I don't boot an instance of Windows for the Windows experience, I'm doing it
so I can load another application so I can get things done.

Plus XP's Minesweeper and Sol are much better... For much the same reasons.

------
jack-r-abbit
WOW. That is a lot of anger just because Windows doesn't have a built in SSH
client (which I probably wouldn't use anyway... PuTTY is tops) and his version
won't back up to a NAS (but there is other software to do that). Haters gotta
hate.

------
berdon
Did Windows go too far or did you not go far enough in properly selecting your
machine upgrade? The differences between Windows and OSX run deep but it isn't
Microsoft or Apple's job to tell you about them.

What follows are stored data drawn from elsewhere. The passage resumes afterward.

## src/rtl/core/mbt_pkg.sv

```systemverilog
`default_nettype none

package mbt_pkg;

    localparam int COORD_W = 6;
    localparam int CELL_W  = 5;
    localparam int MAC_W   = 12;

    localparam logic [1:0] OP_RESTART = 2'd0;
    localparam logic [1:0] OP_STEP    = 2'd1;
    localparam logic [1:0] OP_READ    = 2'd2;
    localparam logic [1:0] OP_NONE    = 2'd3;

    localparam logic [2:0] ACT_CARVE   = 3'd0;
    localparam logic [2:0] ACT_BACK    = 3'd1;
    localparam logic [2:0] ACT_FINISH  = 3'd2;
    localparam logic [2:0] ACT_READ    = 3'd3;
    localparam logic [2:0] ACT_RESTART = 3'd4;

    localparam logic [1:0] DIR_N = 2'd0;
    localparam logic [1:0] DIR_E = 2'd1;
    localparam logic [1:0] DIR_S = 2'd2;
    localparam logic [1:0] DIR_W = 2'd3;

    localparam logic CFG_WIDTH  = 1'b0;
    localparam logic CFG_HEIGHT = 1'b1;

    localparam int VISITED_BIT = 4;
    localparam logic [CELL_W-1:0] VISITED_MASK = 5'b10000;

    typedef logic [COORD_W-1:0] coord_t;

    typedef struct packed {
        logic [1:0] opcode;
        logic [7:0] pick;
        logic [4:0] read_x;
        logic [4:0] read_y;
    } cmd_t;

    typedef struct packed {
        logic [2:0] action;
        logic [4:0] cur_x;
        logic [4:0] cur_y;
        logic [1:0] direction;
        logic [4:0] cell_bits;
    } rsp_t;

    typedef struct packed {
        coord_t w;
        coord_t h;
    } dims_t;

    // multiply-add request: a * b + c
    typedef struct packed {
        coord_t a;
        coord_t b;
        coord_t c;
    } mac_op_t;

    function automatic logic [CELL_W-1:0] path_bit(input logic [1:0] d);
        return CELL_W'(1) << d;
    endfunction

    function automatic logic [CELL_W-1:0] back_bit(input logic [1:0] d);
        logic [1:0] o;
        o = d + 2'd2;
        return CELL_W'(1) << o;
    endfunction

    // 4 = 1 mod 3, so the base-4 digit sum keeps the residue
    function automatic logic [1:0] mod3(input logic [7:0] p);
        logic [3:0] s;
        logic [1:0] r;
        s = 4'(p[1:0]) + 4'(p[3:2]) + 4'(p[5:4]) + 4'(p[7:6]);
        case (s) inside
            4'd0, 4'd3, 4'd6, 4'd9, 4'd12: r = 2'd0;
            4'd1, 4'd4, 4'd7, 4'd10:       r = 2'd1;
            4'd2, 4'd5, 4'd8, 4'd11:       r = 2'd2;
            default:                       r = 2'd0;
        endcase
        return r;
    endfunction

endpackage

`default_nettype wire

```

## src/rtl/core/mbt_mac.sv

```systemverilog
`default_nettype none

module mbt_mac (
    input  logic                       clk,
    input  mbt_pkg::mac_op_t           op,
    output logic [mbt_pkg::MAC_W-1:0]  q
);
    import mbt_pkg::*;

    logic [MAC_W-1:0] q_reg;
    logic [MAC_W-1:0] q_next;

    always_comb
    begin
        q_next = MAC_W'(op.a) * MAC_W'(op.b) + MAC_W'(op.c);
    end

    always_ff @(posedge clk)
    begin
        q_reg <= q_next;
    end

    assign q = q_reg;

endmodule

`default_nettype wire

```

## config.mk

```make
export PLATFORM = sky130hd
export DESIGN_NAME = mbt_mac
export DESIGN_NICKNAME = d
export VERILOG_FILES = /design/src/rtl/core/mbt_pkg.sv /design/src/rtl/core/mbt_mac.sv
export SDC_FILE = /design/constraint.sdc
export NUM_CORES = 1
export LEC_CHECK = 0
export BUFFER_PORTS_ARGS = -buffer_cell sky130_fd_sc_hd__buf_2
export CORE_ASPECT_RATIO = 0.75
export CORE_UTILIZATION = 40
export CTS_BUF_LIST = sky130_fd_sc_hd__clkbuf_8
export DETAILED_ROUTE_END_ITERATION = 12
export GPL_TIMING_DRIVEN = 0
export PLACE_DENSITY_LB_ADDON = 0.12
export SYNTH_ARGS = -nofsm -noshare
export SYNTH_HDL_FRONTEND = slang
export SYNTH_SLANG_ARGS = --single-unit
```

## constraint.sdc

```tcl
create_clock -name clk -period 4 [get_ports clk]
set_clock_uncertainty 0.15 [all_clocks]
set_input_delay 0.8 -clock clk [delete_from_list [all_inputs] [get_ports clk]]
set_output_delay 0.8 -clock clk [all_outputs]
set_load 0.02 [all_outputs]
```

Word level (Yosys, flattened, before mapping). Cells that the tools add are included.

Reductions and logical operators: 0. Equal/unequal tests: 0. Magnitude comparators: 0. $add $sub $neg: 1. Multipliers: 1. Divide/modulo/power cells: 0. Bitwise gates (word level): 0. Shifts and indexed selects: 0. Muxes and demuxes: 0.

Operators with widths (count): adder 12 x 6 -> 12 bit (1); multiplier 6 x 6 -> 12 bit (1).

Memories kept: 0. Output and inout bits: 12. Logic and storage cells: 3. Latch bits: 0. Bits in read-only memories: 0. Memory bits (writable): 0. Flip-flop bits (word level): 12.

Depth between registers and ports, before layout.
Depth after elaboration: 2. Mapped depth: 13.

Worst setup path after synthesis. Ideal clock, no wire load.

Path kind: in2reg. Start: input port op[11] in the netlist's numbering. End: register q_reg[9], in the netlist q[9]. Path buffers: 0. Required time: 3.730 ns. Slack: -0.332 ns. Cell stages on the path: 11. Arrival time: 4.062 ns. Library setup time: 0.120 ns. Cells stage by stage: nand2_1 > fa_1 > fa_1 > fa_1 > inv_1 > fa_1 > ha_1 > and3_4 > a2111oi_4 > a21oi_2 > xor2_1.

Cells in the longest elaborated chain, start to end: 2.

RTL lines: from (decl) (RTL line mbt_mac.sv:5) `input mbt_pkg::mac_op_t op,`; multiplier 6 x 6 -> 12 bit (RTL line mbt_mac.sv:15) `q_next = MAC_W'(op.a) * MAC_W'(op.b) + MAC_W'(op.c);`; adder 12 x 6 -> 12 bit (RTL line mbt_mac.sv:15); named net q_next[9] (RTL line mbt_mac.sv:11) `logic [MAC_W-1:0] q_next;`; to (signal assigned) (RTL line mbt_mac.sv:20) `q_reg <= q_next;`; to (decl) (RTL line mbt_mac.sv:10) `logic [MAC_W-1:0] q_reg;`.

The timed path passes the listed nets, and every way through them passes these cells.

Final worst setup path.
Start: input port op[12] in the netlist's numbering. End: register q_reg[9], in the netlist q[9].

The elaborated chain is that of the path after synthesis.

==> flow_metrics.tcl <==
set metrics [dict create \
    status "finished, violations left" \
    failed_checks "negative setup slack" \
    ctsHtreeMaxLevel 1 \
    vias 1307 \
    wl_per_cell_um 13.20 \
    die_h_um 57.42 \
    die-area_sq_um 4357 \
    largest_register_ffs 12 \
    startpoint_type "primary input" \
    clock_sink_count 12 \
    maxCapViolCount 0 \
    core_area_sq_um 3780 \
    ys_ff_latch 12 \
    cp_data_arrival_time_ns 4.13 \
    grt_pass1_vias 1308 \
    portBuffers 30 \
    slew_viol_final 0 \
    netlist_area_sq_um 1638 \
    grt_use_total 0.1680 \
    yosysSeqAreaShare 0.1467 \
    rsz0062_at_grt "true" \
    final_cell_area_sq_um 2225 \
    ant_nets 0 \
    p_leak_nw 1.093 \
    relSlewSlack 0.6539 \
    dr.pass1.iters 4 \
    place.gp.congestion 0.8280 \
    postCtsHoldBufs 0 \
    drc 0 \
    syn_to_final_growth_pct 35.83 \
    ys_types 29 \
    utilization 0.5885 \
    hold_slack_ns 0.6298 \
    hp-class "primary input to flop" \
    period_share 1.039 \
    avgViaCountPerCell 5.046 \
    cp_max_fo 6 \
    drive_gt1_frac 0.3333 \
    syn_nets 235 \
    worst_pin_slew_ns 0.5191 \
    final-hold-violation-count 0 \
    io_pins 31 \
    synth_cells 166 \
    cts_max_path_buffers 2 \
    grt_overflow_total 0 \
    path_clk_slew_ns 0.06 \
    p_per_area_nw_per_um2 531.0 \
    setup_viol 6 \
    fin_ws_ns -0.1541 \
    crit_required_ns 3.98 \
    dpl_cell_area_sq_um 1903 \
    drt_iter0_drc 43 \
    yosys_warnings 0 \
    cts_tree "built" \
    peakVddDrop_uv 356.0 \
    cts_buffers 3 \
    path_class "primary input to flop" \
    fin_setup_tns_ns -0.5600 \
    rows 19 \
    fillers 316 \
    grt_max_degree 8 \
    fin_crit_ns 4.154 \
    totalWireLength_mm 3.419 \
    grt_pass1_wl_mm 5.520 \
    worst_setup_path_end_kind "flop" \
    start_util 0.4333 \
    antenna_found_initial 0 \
    max_freq_ghz 0.2407 \
    hpwlAfterDp_mm 2.696 \
    die_w_um 75.89 \
    syn_area_per_cell_sq_um 9.866 \
    clockRootBuffer "clkbuf_8" \
    nNetsFinal 277 \
    num_antenna_cells 0 \
]
[path summary, 6_finish.rpt]
kind,start,to,slack [ns],cells past startpoint
setup / recovery,op[12],q[9]$_DFF_P_,-0.15,12
hold / removal,op[0],q[0]$_DFF_P_,0.63,2
[per-layer routing]
metal | part of all wire | GRT usage
met1 | 0.45 | 0.2223
met2 | 0.50 | 0.2857
met3 | 0.042 | 0.03710
met4 | 0.0073 | 0.02381
met5 | 0 | 0
[synth_stat cells]
cell,instances,area (sq um)
ha_1,30,375.4
inv_1,24,90.09
fa_1,20,400.4
nand2_1,20,75.07
and2_1,18,112.6
dfxtp_1,12,240.2
xnor2_1,7,61.31
nor2_1,6,22.52
a21oi_1,3,15.01
xor2_1,3,26.28
and3_2,2,15.01
and3_4,2,22.52
nand3_1,2,10.01
o2111ai_1,2,17.52
a2111oi_4,1,27.53
a211oi_2,1,12.51
a21o_2,1,8.760
a21o_4,1,15.01
a21oi_2,1,8.760
a311oi_2,1,15.01
a31oi_1,1,6.260
and2_2,1,7.510
nor2b_1,1,6.260
nor3_1,1,5.000
nor4_2,1,12.51
o211ai_1,1,7.510
o21a_1,1,7.510
o21bai_1,1,7.510
or3_1,1,6.260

I will agree that Microsoft's rope-a-doping with feature deplete Windows
variants is very rude and off putting.

------
nsxwolf
This is why I prefer the "Just Works" philosophy of the Mac (and it's a
philosophy, not a guarantee of problem-free operation) to what I call the
"Just Have To" philosophy of Windows.

Complain that you can't do something on Windows, and someone will come along,
call you a name, and inform you that you can indeed do that... "You Just Have
To" install this, configure that, tweak that. Eventually you've got a list of
those things a mile long, and good luck to you if you ever switch to another
machine.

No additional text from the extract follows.